In the entries below, find each line bearing the string "committed" and copy it.

Provided records below:

## src/rtl/stacker_pkg.sv

```systemverilog
// rtl/stacker_pkg.sv - shared types and widths for the block-stacker game sequencer
//
// Contents:
//   state_t    game FSM encoding (IDLE, SPAWN, MOVE, CHECK, COMMIT, GAME_OVER, WIN)
//   dir_t      moving block direction (DIR_L, DIR_R)
//   POS_W      pixel position width
//   SIZE_W     block size / level width
//   OV_W       widened overlap arithmetic width (keeps max/min/span free of wrap)
//   max_ov / min_ov  overlap helpers

package stacker_pkg;

   localparam int POS_W  = 9;
   localparam int SIZE_W = 4;
   localparam int OV_W   = 10;

   typedef enum logic [2:0] {
      IDLE      = 3'd0,
      SPAWN     = 3'd1,
      MOVE      = 3'd2,
      CHECK     = 3'd3,
      COMMIT    = 3'd4,
      GAME_OVER = 3'd5,
      WIN       = 3'd6
   } state_t;

   typedef enum logic {
      DIR_L = 1'b0,
      DIR_R = 1'b1
   } dir_t;

   function automatic logic [OV_W-1:0] max_ov(input logic [OV_W-1:0] a, input logic [OV_W-1:0] b);
      return (a > b) ? a : b;
   endfunction

   function automatic logic [OV_W-1:0] min_ov(input logic [OV_W-1:0] a, input logic [OV_W-1:0] b);
      return (a < b) ? a : b;
   endfunction

endpackage

```

## src/rtl/stacker_step_timer.sv

```systemverilog
// rtl/stacker_step_timer.sv - step period counter with freeze and one-cycle step pulse
//
// Ports:
//   clk     in   system clock
//   resetn  in   synchronous active-low reset
//   clear   in   force the counter back to 0
//   en      in   count enable; low freezes the counter
//   period  in   cycles per step (values below 1 behave as 1)
//   step    out  high for the enabled cycle in which the count reaches period-1

module stacker_step_timer #(
   parameter int CNT_W = 32
) (
   input  logic             clk,
   input  logic             resetn,
   input  logic             clear,
   input  logic             en,
   input  logic [CNT_W-1:0] period,
   output logic             step
);

   logic [CNT_W-1:0] cnt_q;
   logic [CNT_W-1:0] cnt_d;
   logic [CNT_W-1:0] last;

   // Period 0 would underflow; treat it as a step every enabled cycle.
   assign last = (period == '0) ? '0 : period - CNT_W'(1);

   always_comb begin
      cnt_d = cnt_q;
      step  = 1'b0;
      if (clear) begin
         cnt_d = '0;
      end else if (en) begin
         // >= rather than == so a shortened period never lets the count run away.
         if (cnt_q >= last) begin
            step  = 1'b1;
            cnt_d = '0;
         end else begin
            cnt_d = cnt_q + CNT_W'(1);
         end
      end
   end

   always_ff @(posedge clk) begin
      if (!resetn) begin
         cnt_q <= '0;
      end else begin
         cnt_q <= cnt_d;
      end
   end

endmodule

```

## src/rtl/stack_game_ctrl.sv

```systemverilog
// rtl/stack_game_ctrl.sv - block-stacker game sequencer (move, stop, overlap trim, level/win/miss)
//
// Optional feature macro: SPEEDUP_EN (step period = MOVE_DIV >> (level-1), floor 1 cycle);
// undefined, the step period is a constant MOVE_DIV.
//
// Ports:
//   clk, resetn            clock, synchronous active-low reset
//   start                  1-cycle pulse, begins a game from IDLE/GAME_OVER/WIN
//   stop_btn               synchronised stop level; rising edge stops the block in MOVE
//   draw_ack / draw_req    handshake with the downstream drawer
//   cur_start/end/size     moving block (px inclusive, units)
//   prev_start/end/size    last committed block (px inclusive, units)
//   level                  committed rows so far
//   game_over, win         state flags

module stack_game_ctrl
   import stacker_pkg::*;
#(
   parameter int unsigned X_MAX     = 160,
   parameter int unsigned UNIT_W    = 8,
   parameter int unsigned INIT_SIZE = 4,
   parameter int unsigned LEVELS    = 10,
   parameter int unsigned MOVE_DIV  = 500000
) (
   input  logic              clk,
   input  logic              resetn,
   input  logic              start,
   input  logic              stop_btn,
   input  logic              draw_ack,
   output logic              draw_req,
   output logic [POS_W-1:0]  cur_start,
   output logic [POS_W-1:0]  cur_end,
   output logic [SIZE_W-1:0] cur_size,
   output logic [POS_W-1:0]  prev_start,
   output logic [POS_W-1:0]  prev_end,
   output logic [SIZE_W-1:0] prev_size,
   output logic [SIZE_W-1:0] level,
   output logic              game_over,
   output logic              win
);

   localparam int unsigned INIT_PX    = INIT_SIZE * UNIT_W;
   localparam int unsigned INIT_START = ((X_MAX - INIT_PX) / 2 / UNIT_W) * UNIT_W;

   localparam logic [POS_W-1:0]  X_LAST_P     = POS_W'(X_MAX - 1);
   localparam logic [POS_W-1:0]  UNIT_P       = POS_W'(UNIT_W);
   localparam logic [POS_W-1:0]  INIT_START_P = POS_W'(INIT_START);
   localparam logic [POS_W-1:0]  INIT_END_P   = POS_W'(INIT_START + INIT_PX - 1);
   localparam logic [SIZE_W-1:0] INIT_SIZE_S  = SIZE_W'(INIT_SIZE);
   localparam logic [SIZE_W-1:0] LEVELS_S     = SIZE_W'(LEVELS);
   localparam logic [31:0]       MOVE_DIV_L   = 32'(MOVE_DIV);

   state_t             state_q,      state_d;
   dir_t               dir_q,        dir_d;
   logic               stop_prev_q,  stop_prev_d;
   logic               draw_req_q,   draw_req_d;
   logic [POS_W-1:0]   cur_start_q,  cur_start_d;
   logic [POS_W-1:0]   cur_end_q,    cur_end_d;
   logic [SIZE_W-1:0]  cur_size_q,   cur_size_d;
   logic [POS_W-1:0]   prev_start_q, prev_start_d;
   logic [POS_W-1:0]   prev_end_q,   prev_end_d;
   logic [SIZE_W-1:0]  prev_size_q,  prev_size_d;
   logic [SIZE_W-1:0]  level_q,      level_d;

   logic               stop_edge;
   logic               step;
   logic               timer_clear;
   logic               timer_en;
   logic               draw_set;
   logic [31:0]        period;

   logic [OV_W-1:0]    ov_start;
   logic [OV_W-1:0]    ov_end;
   logic [OV_W-1:0]    ov_span;
   logic               ov_hit;
   logic [SIZE_W-1:0]  ov_size;
   logic [SIZE_W-1:0]  level_inc;

   assign stop_edge = stop_btn & ~stop_prev_q;

`ifdef SPEEDUP_EN
   logic [31:0] period_shift;
   assign period_shift = MOVE_DIV_L >> (level_q - SIZE_W'(1));
   assign period       = (period_shift == 32'd0) ? 32'd1 : period_shift;
`else
   assign period = MOVE_DIV_L;
`endif

   // Counter runs only in MOVE and holds while the drawer owes an ack.
   assign timer_en = (state_q == MOVE) && !draw_req_q;

   stacker_step_timer #(.CNT_W(32)) u_step_timer (
      .clk    (clk),
      .resetn (resetn),
      .clear  (timer_clear),
      .en     (timer_en),
      .period (period),
      .step   (step)
   );

   // cur/prev are stable across CHECK and COMMIT, so the overlap is combinational
   // and used by both states without extra storage.
   assign ov_start  = max_ov({1'b0, cur_start_q}, {1'b0, prev_start_q});
   assign ov_end    = min_ov({1'b0, cur_end_q},   {1'b0, prev_end_q});
   assign ov_hit    = (ov_start <= ov_end);
   assign ov_span   = ov_end - ov_start + OV_W'(1);
   assign ov_size   = SIZE_W'(ov_span / OV_W'(UNIT_W));
   assign level_inc = level_q + SIZE_W'(1);

   always_comb begin
      state_d      = state_q;
      dir_d        = dir_q;
      stop_prev_d  = stop_btn;
      cur_start_d  = cur_start_q;
      cur_end_d    = cur_end_q;
      cur_size_d   = cur_size_q;
      prev_start_d = prev_start_q;
      prev_end_d   = prev_end_q;
      prev_size_d  = prev_size_q;
      level_d      = level_q;
      draw_set     = 1'b0;
      timer_clear  = 1'b0;

      case (state_q)
         IDLE, GAME_OVER, WIN: begin
            if (start) begin
               prev_start_d = INIT_START_P;
               prev_end_d   = INIT_END_P;
               prev_size_d  = INIT_SIZE_S;
               cur_size_d   = INIT_SIZE_S;
               level_d      = SIZE_W'(1);
               state_d      = SPAWN;
            end
         end

         SPAWN: begin
            cur_start_d = '0;
            cur_end_d   = POS_W'(cur_size_q) * UNIT_P - POS_W'(1);
            dir_d       = DIR_R;
            timer_clear = 1'b1;
            draw_set    = 1'b1;
            state_d     = MOVE;
         end

         MOVE: begin
            // A stop in the same cycle as a step discards the step.
            if (stop_edge) begin
               state_d = CHECK;
            end else if (step) begin
               draw_set = 1'b1;
               if (dir_q == DIR_R) begin
                  if (cur_end_q == X_LAST_P) begin
                     dir_d       = DIR_L;
                     cur_start_d = cur_start_q - UNIT_P;
                     cur_end_d   = cur_end_q - UNIT_P;
                  end else begin
                     cur_start_d = cur_start_q + UNIT_P;
                     cur_end_d   = cur_end_q + UNIT_P;
                  end
               end else begin
                  if (cur_start_q == '0) begin
                     dir_d       = DIR_R;
                     cur_start_d = cur_start_q + UNIT_P;
                     cur_end_d   = cur_end_q + UNIT_P;
                  end else begin
                     cur_start_d = cur_start_q - UNIT_P;
                     cur_end_d   = cur_end_q - UNIT_P;
                  end
               end
            end
         end

         CHECK: begin
            if (ov_hit) begin
               state_d = COMMIT;
            end else begin
               draw_set = 1'b1;
               state_d  = GAME_OVER;
            end
         end

         COMMIT: begin
            prev_start_d = ov_start[POS_W-1:0];
            prev_end_d   = ov_end[POS_W-1:0];
            prev_size_d  = ov_size;
            cur_size_d   = ov_size;
            level_d      = level_inc;
            draw_set     = 1'b1;
            state_d      = (level_inc == LEVELS_S) ? WIN : SPAWN;
         end

         default: begin
            state_d = IDLE;
         end
      endcase

      // Set-dominant: an ack only clears when nothing new was posted this cycle.
      draw_req_d = draw_set | (draw_req_q & ~draw_ack);
   end

   always_ff @(posedge clk) begin
      if (!resetn) begin
         state_q      <= IDLE;
         dir_q        <= DIR_R;
         stop_prev_q  <= 1'b0;
         draw_req_q   <= 1'b0;
         cur_start_q  <= '0;
         cur_end_q    <= '0;
         cur_size_q   <= '0;
         prev_start_q <= '0;
         prev_end_q   <= '0;
         prev_size_q  <= '0;
         level_q      <= '0;
      end else begin
         state_q      <= state_d;
         dir_q        <= dir_d;
         stop_prev_q  <= stop_prev_d;
         draw_req_q   <= draw_req_d;
         cur_start_q  <= cur_start_d;
         cur_end_q    <= cur_end_d;
         cur_size_q   <= cur_size_d;
         prev_start_q <= prev_start_d;
         prev_end_q   <= prev_end_d;
         prev_size_q  <= prev_size_d;
         level_q      <= level_d;
      end
   end

   assign draw_req   = draw_req_q;
   assign cur_start  = cur_start_q;
   assign cur_end    = cur_end_q;
   assign cur_size   = cur_size_q;
   assign prev_start = prev_start_q;
   assign prev_end   = prev_end_q;
   assign prev_size  = prev_size_q;
   assign level      = level_q;
   assign game_over  = (state_q == GAME_OVER);
   assign win        = (state_q == WIN);

endmodule

```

End of Provided records.

■ **Written response**
//   prev_start/end/size    last committed block (px inclusive, units)
//   level                  committed rows so far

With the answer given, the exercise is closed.